* _INPUT MATERIAL_:
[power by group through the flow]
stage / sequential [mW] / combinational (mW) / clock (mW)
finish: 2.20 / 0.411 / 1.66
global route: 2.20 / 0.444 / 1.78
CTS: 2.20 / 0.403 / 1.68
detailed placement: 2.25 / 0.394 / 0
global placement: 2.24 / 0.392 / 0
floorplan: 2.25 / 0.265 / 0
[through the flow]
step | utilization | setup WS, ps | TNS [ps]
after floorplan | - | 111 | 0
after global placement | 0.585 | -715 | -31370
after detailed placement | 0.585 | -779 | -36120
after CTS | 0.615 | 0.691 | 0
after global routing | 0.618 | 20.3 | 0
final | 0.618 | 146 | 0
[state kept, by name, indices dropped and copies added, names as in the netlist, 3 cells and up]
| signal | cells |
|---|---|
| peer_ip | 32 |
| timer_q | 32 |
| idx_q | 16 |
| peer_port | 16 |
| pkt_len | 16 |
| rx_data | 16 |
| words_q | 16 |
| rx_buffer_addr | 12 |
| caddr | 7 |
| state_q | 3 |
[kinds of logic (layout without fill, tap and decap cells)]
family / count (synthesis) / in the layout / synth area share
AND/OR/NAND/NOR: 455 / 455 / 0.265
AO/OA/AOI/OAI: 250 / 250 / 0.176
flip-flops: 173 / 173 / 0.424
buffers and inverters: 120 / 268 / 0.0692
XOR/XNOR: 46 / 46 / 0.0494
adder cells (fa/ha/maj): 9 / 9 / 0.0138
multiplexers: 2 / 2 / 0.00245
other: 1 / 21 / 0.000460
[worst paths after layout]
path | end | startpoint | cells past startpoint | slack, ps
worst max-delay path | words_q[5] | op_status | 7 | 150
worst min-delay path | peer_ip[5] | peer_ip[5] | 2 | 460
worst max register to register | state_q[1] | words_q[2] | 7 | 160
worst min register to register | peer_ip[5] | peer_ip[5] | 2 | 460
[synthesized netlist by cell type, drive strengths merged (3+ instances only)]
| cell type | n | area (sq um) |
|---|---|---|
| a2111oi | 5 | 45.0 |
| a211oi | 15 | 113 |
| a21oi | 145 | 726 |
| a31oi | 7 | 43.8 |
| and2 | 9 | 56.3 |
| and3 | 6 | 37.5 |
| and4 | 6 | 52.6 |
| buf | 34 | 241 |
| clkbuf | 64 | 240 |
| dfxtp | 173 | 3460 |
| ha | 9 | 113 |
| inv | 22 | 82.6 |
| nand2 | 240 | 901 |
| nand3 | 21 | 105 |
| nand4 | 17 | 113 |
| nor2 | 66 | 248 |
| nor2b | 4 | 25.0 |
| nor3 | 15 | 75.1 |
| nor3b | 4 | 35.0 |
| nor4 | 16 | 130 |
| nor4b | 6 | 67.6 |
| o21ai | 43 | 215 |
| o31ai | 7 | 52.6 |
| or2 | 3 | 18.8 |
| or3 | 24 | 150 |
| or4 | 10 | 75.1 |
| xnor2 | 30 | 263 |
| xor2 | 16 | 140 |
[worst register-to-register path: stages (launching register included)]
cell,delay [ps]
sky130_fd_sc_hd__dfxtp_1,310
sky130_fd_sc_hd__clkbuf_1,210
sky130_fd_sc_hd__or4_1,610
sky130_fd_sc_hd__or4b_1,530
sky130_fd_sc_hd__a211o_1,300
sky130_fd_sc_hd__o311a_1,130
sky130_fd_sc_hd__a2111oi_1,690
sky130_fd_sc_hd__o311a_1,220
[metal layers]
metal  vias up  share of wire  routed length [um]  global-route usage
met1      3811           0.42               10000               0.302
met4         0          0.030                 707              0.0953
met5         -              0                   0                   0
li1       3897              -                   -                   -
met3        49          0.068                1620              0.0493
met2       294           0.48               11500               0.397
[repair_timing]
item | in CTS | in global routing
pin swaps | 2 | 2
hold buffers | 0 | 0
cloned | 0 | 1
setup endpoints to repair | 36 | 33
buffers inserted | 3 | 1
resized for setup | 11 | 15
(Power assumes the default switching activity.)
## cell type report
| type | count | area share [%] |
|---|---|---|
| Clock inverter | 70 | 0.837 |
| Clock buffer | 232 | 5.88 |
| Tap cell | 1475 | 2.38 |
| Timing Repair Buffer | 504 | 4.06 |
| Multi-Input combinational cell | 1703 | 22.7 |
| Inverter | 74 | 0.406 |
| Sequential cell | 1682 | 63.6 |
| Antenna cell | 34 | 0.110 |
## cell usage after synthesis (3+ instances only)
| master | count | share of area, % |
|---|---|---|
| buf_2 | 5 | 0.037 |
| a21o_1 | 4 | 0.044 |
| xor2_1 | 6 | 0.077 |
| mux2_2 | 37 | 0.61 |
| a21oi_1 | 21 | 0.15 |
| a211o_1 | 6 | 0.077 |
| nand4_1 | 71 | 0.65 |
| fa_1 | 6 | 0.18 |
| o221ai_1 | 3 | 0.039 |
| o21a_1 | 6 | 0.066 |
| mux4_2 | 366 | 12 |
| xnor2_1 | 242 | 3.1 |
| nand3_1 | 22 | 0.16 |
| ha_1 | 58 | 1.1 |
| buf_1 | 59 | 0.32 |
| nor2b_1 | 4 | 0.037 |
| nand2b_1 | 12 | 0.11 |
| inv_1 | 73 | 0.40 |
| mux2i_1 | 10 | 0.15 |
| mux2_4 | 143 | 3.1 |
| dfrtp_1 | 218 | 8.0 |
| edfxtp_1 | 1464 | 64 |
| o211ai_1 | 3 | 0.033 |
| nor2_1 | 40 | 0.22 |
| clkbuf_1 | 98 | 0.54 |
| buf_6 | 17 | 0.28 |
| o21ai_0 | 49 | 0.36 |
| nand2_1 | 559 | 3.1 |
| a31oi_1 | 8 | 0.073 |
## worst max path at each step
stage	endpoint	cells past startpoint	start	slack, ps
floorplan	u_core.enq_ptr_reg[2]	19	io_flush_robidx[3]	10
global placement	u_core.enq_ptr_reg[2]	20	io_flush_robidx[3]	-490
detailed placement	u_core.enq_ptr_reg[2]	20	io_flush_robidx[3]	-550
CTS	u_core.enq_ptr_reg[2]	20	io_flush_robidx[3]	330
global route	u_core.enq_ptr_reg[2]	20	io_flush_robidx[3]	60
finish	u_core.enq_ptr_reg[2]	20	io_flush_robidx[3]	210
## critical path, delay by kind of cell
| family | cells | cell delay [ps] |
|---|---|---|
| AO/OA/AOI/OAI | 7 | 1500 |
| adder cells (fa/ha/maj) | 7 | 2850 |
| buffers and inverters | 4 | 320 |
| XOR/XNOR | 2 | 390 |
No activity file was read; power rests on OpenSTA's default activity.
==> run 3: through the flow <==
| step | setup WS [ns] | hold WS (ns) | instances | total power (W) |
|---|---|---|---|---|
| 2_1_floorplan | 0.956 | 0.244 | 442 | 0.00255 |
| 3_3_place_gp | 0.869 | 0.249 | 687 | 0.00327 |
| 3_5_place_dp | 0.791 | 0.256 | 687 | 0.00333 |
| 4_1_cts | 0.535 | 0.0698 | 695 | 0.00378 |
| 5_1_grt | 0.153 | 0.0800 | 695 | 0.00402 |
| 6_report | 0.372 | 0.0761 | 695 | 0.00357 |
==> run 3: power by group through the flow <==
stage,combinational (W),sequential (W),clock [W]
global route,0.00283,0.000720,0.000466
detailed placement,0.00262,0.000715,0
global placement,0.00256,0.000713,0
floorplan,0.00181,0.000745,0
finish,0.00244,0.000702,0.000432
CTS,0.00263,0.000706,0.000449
`config.mk`:
```
export PLATFORM = sky130hd
export DESIGN_NAME = prince_linear_m_iter
export DESIGN_NICKNAME = d
export VERILOG_FILES = /design/src/rtl/prince_linear_m_iter.sv
export SDC_FILE = /design/constraint.sdc
export NUM_CORES = 1
export LEC_CHECK = 0
export BUFFER_PORTS_ARGS = -buffer_cell sky130_fd_sc_hd__buf_2
export CAP_MARGIN = 20
export CORE_MARGIN = 2
export CORE_UTILIZATION = 46
export DETAILED_ROUTE_END_ITERATION = 8
export PLACE_DENSITY_LB_ADDON = 0.12
export SLEW_MARGIN = 25
export SYNTH_ARGS = -nofsm -noshare
export SYNTH_HDL_FRONTEND = slang
export SYNTH_SLANG_ARGS = --single-unit
```
`constraint.sdc`:
```
create_clock -name clk -period 2.2 [get_ports clk]
set_input_delay 0.55 -clock clk [delete_from_list [all_inputs] [get_ports clk]]
set_output_delay 0.55 -clock clk [all_outputs]
set_load 0.05 [all_outputs]
```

* _PROBLEM STATEMENT_:
The first line of the records and every line down to the line with "peer_port | 16 |" must be quoted exactly; leave out all else.

* _WRITTEN SOLUTION_:
[power by group through the flow]
stage / sequential [mW] / combinational (mW) / clock (mW)
finish: 2.20 / 0.411 / 1.66
global route: 2.20 / 0.444 / 1.78
CTS: 2.20 / 0.403 / 1.68
detailed placement: 2.25 / 0.394 / 0
global placement: 2.24 / 0.392 / 0
floorplan: 2.25 / 0.265 / 0
[through the flow]
step | utilization | setup WS, ps | TNS [ps]
after floorplan | - | 111 | 0
after global placement | 0.585 | -715 | -31370
after detailed placement | 0.585 | -779 | -36120
after CTS | 0.615 | 0.691 | 0
after global routing | 0.618 | 20.3 | 0
final | 0.618 | 146 | 0
[state kept, by name, indices dropped and copies added, names as in the netlist, 3 cells and up]
| signal | cells |
|---|---|
| peer_ip | 32 |
| timer_q | 32 |
| idx_q | 16 |
| peer_port | 16 |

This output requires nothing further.